The study was carried out in collaboration with researchers from Massachusetts General Hospital and a team from MIT's Computer Science and Artificial Intelligence Laboratory, led by professor Dina Katabi.
Dubbed ReMix, the system comprises an external device that emits wireless signals, and a special algorithm that uses those signals to find the exact location of a marker inside a person's body. The marker simply reflects the signals that the device transmits at the body.
One of the biggest challenges in using wireless signals in this way is that there are many competing reflections bouncing off a person's body. In fact, reflected signals off the skin are still 100 million times more powerful than those of the marker. To tackle this problem, the researchers applied a complex series of algorithms to the backscatter signals to filter out the interfering frequencies and locate the marker.

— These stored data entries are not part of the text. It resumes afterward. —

This is an optimization exercise on Yosys and OpenROAD, whose aim is small area, a short achievable clock period and few clock cycles per item, not a production implementation. The RTL was checked by simulation tests, not by an equivalence proof against the original design.

==> design.v <==
module ldg_chain (
    input  wire         clk,
    input  wire         rst,         
    input  wire         in_valid,
    output wire         in_ready,
    input  wire [1:0]   in_op,       
    input  wire [143:0] in_data,     
    output wire         out_valid,
    input  wire         out_ready,
    output wire [255:0] out_entry    
);
    localparam [1:0] OP_APPEND  = 2'd0;
    localparam [1:0] OP_WORN    = 2'd1;
    localparam [1:0] OP_GENESIS = 2'd2;
    localparam [1:0] S_IDLE  = 2'd0;
    localparam [1:0] S_HASH  = 2'd1;
    localparam [1:0] S_FINAL = 2'd2;
    localparam [1:0] S_OUT   = 2'd3;
    localparam [255:0] IV = {32'h6a09e667, 32'hbb67ae85, 32'h3c6ef372, 32'ha54ff53a,
                             32'h510e527f, 32'h9b05688c, 32'h1f83d9ab, 32'h5be0cd19};
    localparam [2047:0] K_TABLE = {
        32'h428a2f98, 32'h71374491, 32'hb5c0fbcf, 32'he9b5dba5,
        32'h3956c25b, 32'h59f111f1, 32'h923f82a4, 32'hab1c5ed5,
        32'hd807aa98, 32'h12835b01, 32'h243185be, 32'h550c7dc3,
        32'h72be5d74, 32'h80deb1fe, 32'h9bdc06a7, 32'hc19bf174,
        32'he49b69c1, 32'hefbe4786, 32'h0fc19dc6, 32'h240ca1cc,
        32'h2de92c6f, 32'h4a7484aa, 32'h5cb0a9dc, 32'h76f988da,
        32'h983e5152, 32'ha831c66d, 32'hb00327c8, 32'hbf597fc7,
        32'hc6e00bf3, 32'hd5a79147, 32'h06ca6351, 32'h14292967,
        32'h27b70a85, 32'h2e1b2138, 32'h4d2c6dfc, 32'h53380d13,
        32'h650a7354, 32'h766a0abb, 32'h81c2c92e, 32'h92722c85,
        32'ha2bfe8a1, 32'ha81a664b, 32'hc24b8b70, 32'hc76c51a3,
        32'hd192e819, 32'hd6990624, 32'hf40e3585, 32'h106aa070,
        32'h19a4c116, 32'h1e376c08, 32'h2748774c, 32'h34b0bcb5,
        32'h391c0cb3, 32'h4ed8aa4a, 32'h5b9cca4f, 32'h682e6ff3,
        32'h748f82ee, 32'h78a5636f, 32'h84c87814, 32'h8cc70208,
        32'h90befffa, 32'ha4506ceb, 32'hbef9a3f7, 32'hc67178f2
    };
    function [31:0] rotr(input [31:0] x, input integer n);
        rotr = (x >> n) | (x << (32 - n));
    endfunction
    reg [1:0]   state;
    reg [11:0]  seq;         
    reg [255:0] prev;        
    reg [159:0] head;        
    reg [255:0] entry;       
    reg [5:0]   round;
    reg [31:0]  a, b, c, d, e, f, g, h;
    reg [31:0]  w [0:15];    
    wire [31:0] kt  = K_TABLE[2047 - 32*round -: 32];
    wire [31:0] s1  = rotr(e, 6) ^ rotr(e, 11) ^ rotr(e, 25);
    wire [31:0] ch  = (e & f) ^ (~e & g);
    wire [31:0] t1  = h + s1 + ch + kt + w[0];
    wire [31:0] s0  = rotr(a, 2) ^ rotr(a, 13) ^ rotr(a, 22);
    wire [31:0] maj = (a & b) ^ (a & c) ^ (b & c);
    wire [31:0] t2  = s0 + maj;
    wire [31:0] ws0   = rotr(w[1], 7) ^ rotr(w[1], 18) ^ (w[1] >> 3);
    wire [31:0] ws1   = rotr(w[14], 17) ^ rotr(w[14], 19) ^ (w[14] >> 10);
    wire [31:0] wnext = ws1 + w[9] + ws0 + w[0];
    wire [31:0] h0 = IV[255:224] + a;
    wire [31:0] h1 = IV[223:192] + b;
    wire [31:0] h2 = IV[191:160] + c;
    wire [159:0] new_head = {4'd0, seq, in_data};
    wire [511:0] block = {prev, new_head, 32'h80000000, 32'h00000000, 32'd416};
    assign in_ready  = (state == S_IDLE);
    assign out_valid = (state == S_OUT);
    assign out_entry = entry;
    integer i;
    always @(posedge clk) begin
        if (rst) begin
            state <= S_IDLE;
            seq   <= 12'd0;
            prev  <= 256'd0;
            round <= 6'd0;
        end else begin
            case (state)
                S_IDLE: if (in_valid) begin
                    case (in_op)
                        OP_APPEND: begin
                            head  <= new_head;
                            seq   <= seq + 12'd1;
                            for (i = 0; i < 16; i = i + 1)
                                w[i] <= block[511 - 32*i -: 32];
                            {a, b, c, d, e, f, g, h} <= IV;
                            round <= 6'd0;
                            state <= S_HASH;
                        end
                        OP_WORN: begin
                            entry <= {4'd0, seq, {240{1'b1}}};
                            seq   <= seq + 12'd1;
                            state <= S_OUT;
                        end
                        OP_GENESIS: begin
                            prev <= {in_data[127:0], 128'd0};
                            seq  <= 12'd0;
                        end
                        default: ;
                    endcase
                end
                S_HASH: begin
                    h <= g;
                    g <= f;
                    f <= e;
                    e <= d + t1;
                    d <= c;
                    c <= b;
                    b <= a;
                    a <= t1 + t2;
                    for (i = 0; i < 15; i = i + 1)
                        w[i] <= w[i+1];
                    w[15] <= wnext;
                    round <= round + 6'd1;
                    if (round == 6'd63)
                        state <= S_FINAL;
                end
                S_FINAL: begin
                    entry <= {head, h0, h1, h2};
                    prev  <= {head, h0, h1, h2};
                    state <= S_OUT;
                end
                S_OUT: if (out_ready)
                    state <= S_IDLE;
            endcase
        end
    end
endmodule
==> run.sh <==
#!/bin/bash
# synth_recipe.tcl (not shown) runs the flow's synth.tcl, then flattens the netlist and writes it again
# the make line also repeats each setting of config.mk as NAME=value (left out here)
make -C /OpenROAD-flow-scripts/flow DESIGN_CONFIG=/design/flow/config.mk WORK_HOME=/design/flow/orfs CLKGATE_MAP_FILE= SYNTH_SCRIPT=/design/flow/synth_recipe.tcl finish
==> config.mk <==
export PLATFORM = sky130hd
export DESIGN_NAME = ldg_chain
export DESIGN_NICKNAME = ldg_chain
export VERILOG_FILES = /design/flow/design.v
export SDC_FILE = /design/flow/constraint.sdc
export NUM_CORES = 4
export LEC_CHECK = 0
export CAP_MARGIN = 20
export CORE_MARGIN = 2
export CORE_UTILIZATION = 40
export PLACE_DENSITY = 0.6
export SLEW_MARGIN = 20
==> constraint.sdc <==
create_clock -name core_clock -period 10.0 [get_ports {clk}]
set_input_delay 2.0000 -clock core_clock [delete_from_list [all_inputs] [get_ports {clk}]]
set_output_delay 2.0000 -clock core_clock [all_outputs]
set_load 0.01 [all_outputs]
==> key figures <==
Status
  – Result of the run: timing/DRC/antenna clean

Critical path
  – Length in cells of the worst reg-to-reg path: 40
  – Cell at the slowest stage of the critical path: fa_1
  – Endpoint kind of the worst setup timing path: flop
  – Origin of the critical flop-to-flop path: round[0]
  – Highest cell delay on the worst timing path: roughly 540 ps
  – Critical Path RT: 10510 ps
  – Critical R2R Capture: a[31]
  – Arr. time, crit path: just over 10000 ps
  – CP Launch Type: flop
  – Path type of the worst setup path: reg -> reg
  – Setup slack of the most critical reg-to-reg path: roughly 420 ps
  – Critical path's most frequent cell: fa_1
  – Maximum fanout encountered on the critical timing path: 25

Route
  – Average detailed-routed wire length per instance: around 28 um
  – Average via count per standard cell: 5.52
  – Count of routing violations after the opening detailed-route iteration: around 5500
  – Number of detailed-route iterations in the first pass: 6
  – Via count of the routed design: roughly 50000
  – DRC violations left: 0
  – Total wire length after detailed routing: 254000 um
  – Antenna-violating nets left: 0

Layout
  – Net count reported at finish: slightly above 7000
  – Layout-stage area growth over the synthesis result: 19.9%
  – Filler cell count: about 16000
  – Sequential cell area: 40800 sq um
  – Share of cells above drive strength 1: about 18%
  – Combined area of the multi-input logic cells: between 30000 and 40000 sq um
  – Post-route cell area: between 80000 and 90000 sq um
  – Final standard cell count with taps included and fillers excluded: around 9100

Hold path
  – Hold Path Depth: 2
  – Type of the worst min-delay path: reg -> reg
  – Launch instance of the worst min-delay path: prev[62]
  – Endpoint of the worst hold-timing path: prev[62]

Timing
  – Skew final: approximately 54 ps
  – Final critical delay including setup and external delays: between 9000 and 10000 ps
  – Final number of hold-violating endpoints: 0
  – Slew margin rel.: between 10% and 20%
  – RSZ-0062 raised after global routing: false
  – Setup violators final: 0
  – Fmax: 104 MHz
  – Worst-margin pin slew: approximately 1300 ps
  – Number of slew-limit violations in the final report: 0
  – Setup_tns: 0 ps
  – Period utilisation layout: between 90% and 100%

Global route
  – Overall global routing resource usage: a little over a quarter
  – Vias in the first global route: 49400
  – Initial antenna violation count: 30
  – Wire length of the first global-routing pass: roughly 360000 um
  – Leftover overflow at the end of global routing: 0
  – Pin count of the biggest net entering global routing: 190

Logic synthesis
  – Share of flip-flops with an asynchronous set or reset: 0%
  – Netlist area before placement: approximately 73000 sq um
  – Share of the synthesized area in compound gates (AO/OA/AOI/OAI): a little under a tenth
  – Predominant post-synthesis flop cell: edfxtp_1
  – Multiplexer area fraction after synthesis: 8.86%
  – Simple logic cell fraction of the synthesized area: about a tenth
  – Sequential area share after synthesis: 55.6%
  – Number of instances in the synthesized netlist: 6004
  – Post-synth EDFFs: roughly 1200
  – Post-synthesis sequential element count: around 1500
  – Mean area per synthesized cell: 12.2 sq um
  – Synth unique cells: 78
  – Number of warnings issued by yosys: 2
  – Largest family of logic cells by synthesized area: simple AND/OR/NAND/NOR gates
  – Adder and majority gate portion of the synthesized area: under 10%
  – Synth Area in XOR/XNOR: about 5.4%

Place
  – Placement-stage cell area: between 80000 and 90000 sq um
  – Gp weighted congestion: 0.968
  – Number of input and output port buffers inserted: roughly 400
  – DPL Wire Length: between 150000 and 200000 um
  – Number of placed instances, taps included: a little under 9000

Die
  – Die H: approximately 430 um
  – Starting density of the core: about two fifths
  – Number of core rows: 157
  – I/O pin cnt: ~410
  – Die W: ~430 um
  – Die Outline Area: ~190000 sq um
  – Area of the core: approximately 180000 sq um

Clock network
  – Cell at the root of the clock tree: clkbuf_16
  – TritonCTS sink count: between 1000 and 1500
  – Clock slew at reported path FFs: approximately 60 ps
  – TritonCTS clock tree: done
  – Clock latency at the later pin of the worst-skew pair: between 800 and 900 ps
  – Maximum clock insertion buffer count: 3
  – Max H-tree Level: 4
  – CTS buffer count: ~160

Run
  – Max Cap Violations: 0
==> kinds of logic (layout without fill, tap and decap cells) <==
kind of cell / count (synthesis) / after routing
AO/OA/AOI/OAI: 1014 / 1014
XOR/XNOR: 450 / 450
adder cells (fa/ha/maj): 341 / 341
buffers and inverters: 663 / 1396
flip-flops: 1452 / 1452
multiplexers: 590 / 590
other: 1 / 9
AND/OR/NAND/NOR: 1493 / 1493
==> critical path, delay by kind of cell (launching register included) <==
family	cells	cell delay, ps
fa+ha+maj	9	3490
compound gates	13	2610
buf+inv	9	1220
simple gates	6	950
flops	1	450
xor+xnor	2	390
mux	1	170
==> cell usage after synthesis, types with 19 or more instances <==
| cell | number | area (sq um) |
|---|---|---|
| o21a_1 | 23 | 173 |
| dfxtp_1 | 276 | 5530 |
| nand2_1 | 322 | 1210 |
| ha_1 | 149 | 1860 |
| a21oi_1 | 240 | 1200 |
| nor3_1 | 59 | 295 |
| o21ai_0 | 208 | 1040 |
| nand3_1 | 102 | 510 |
| buf_1 | 26 | 97.6 |
| or2_2 | 29 | 181 |
| edfxtp_1 | 1176 | 35300 |
| a211oi_1 | 167 | 1250 |
| inv_1 | 275 | 1030 |
| or3_1 | 19 | 119 |
| a21o_1 | 75 | 563 |
| o21bai_1 | 26 | 195 |
| mux2i_1 | 134 | 1340 |
| nor2_1 | 401 | 1510 |
| xor2_1 | 149 | 1310 |
| a31oi_1 | 39 | 244 |
| mux2_2 | 453 | 5100 |
| clkbuf_1 | 348 | 1310 |
| a22oi_1 | 55 | 413 |
| xnor2_1 | 301 | 2640 |
| nand2b_1 | 301 | 1880 |
| o211ai_1 | 32 | 240 |
| and2_1 | 171 | 1070 |
| fa_1 | 187 | 3740 |
==> metrics by stage <==
stage / util, % / worst slack (ps) / hold WS (ps)
after global routing: 48.2 / 36.1 / 471
after detailed placement: 45.2 / 366 / 439
final: 48.2 / 425 / 449
after CTS: 48.2 / 278 / 452
after floorplan: - / -4190 / 421
after global placement: 45.2 / 324 / 430
==> final cells by class <==
cell class	count	share of cell area, %
well taps	2385	3.39
flip-flops and latches	1452	46.4
clock buffers	218	4.98
repair buffers	824	8.51
inverters	278	1.18
clock inverters	76	1.16
diodes	5	0.0142
multi-input cells	3892	34.4
==> flip-flops by register name (all words and copies together), names as in the netlist <==
signal  cells
entry     252
head      156
seq        12
w         512
state       2
h          32
e          32
prev      256
a          32
f          32
d          32
round       6
b          32
c          32
g          32
==> layout by cell type (no fill, tap or decap), types with 237 or more instances in the layout <==
cell type	n
buf_4	398
nor2_1	399
nand2_1	320
edfxtp_1	1176
nand2b_1	301
xnor2_1	296
clkdlybuf4s50_1	402
mux2_2	453
a21oi_1	237
inv_1	275
dfxtp_1	276
==> metal layers <==
layer	GRT usage (%)	vias to the layer above	part of all wire [%]
met2	42.7	1908	47
met1	37.0	25500	43
met5	0	-	0.013
li1	-	22600	-
met4	9.97	6	3.8
met3	4.07	367	6.5
==> worst max-delay path by stage <==
stage               depth (start not counted)      from    end  slack (ps)
CTS                                        39  round[1]  a[31]         280
finish                                     40  round[0]  a[31]         420
global placement                           40  round[1]  a[31]         320
detailed placement                         39  round[1]  a[31]         370
global route                               41  round[1]  a[31]          40
floorplan                                   4       rst   a[0]       -4190
==> timing repair <==
item	4_1_cts	5_1_grt
endpoints found under the setup margin	0	10
hold buffers	0	0
setup buffers	0	3
endpoints found under the hold margin	0	0
resized for setup	0	13
Testbench counts, summed over its fixed seeds: cycles 25,736, items 384.

separate check: timing with driven ports:
Ports are ideal in the flow. The routed layout listed here was re-timed in OpenROAD.
Step 1 (the two cells are an assumption about what drives the block):
set clk [get_ports {clk}]
set_driving_cell -lib_cell sky130_fd_sc_hd__clkbuf_16 $clk
set_driving_cell -lib_cell sky130_fd_sc_hd__buf_2 [delete_from_list [all_inputs] $clk]
Step 2 also shifts input and output timing later by t, the mid clock arrival at the registers, as if the neighbouring blocks saw the same clock.
a / b / c = ideal ports / drivers / drivers and shift; a / b = the first two.
t (ns): 0.895
setup slack, ns: 0.425 / 0.425 / 0.425
slew at the worst register clock pin (ns): 0.08 / 0.08
After both steps this run still meets setup and hold. For this run, drivers alone change the setup slack by 0.000 ns; drivers and shift together by 0.000 ns.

ReMix could find an important role in proton therapy, being used to target a tumour with a magnet-controlled beam of protons. Proton therapy is currently only viable for certain types of cancer that don't move. The new system is intended to allow the proton beam to be precisely steered in real time, protecting healthy tissue and also making the treatment more widely available to fight cancer. Other applications could be to deliver drugs to specific parts of the body.
Researchers clarify that ReMix isn't yet precise enough to be used in clinical settings. At present the system can detect the location of a microchip with an accuracy of 1.4 centimetres. However, by honing its technique, the team hopes that ReMix will eventually be accurate within millimetres to be considered in medical environments.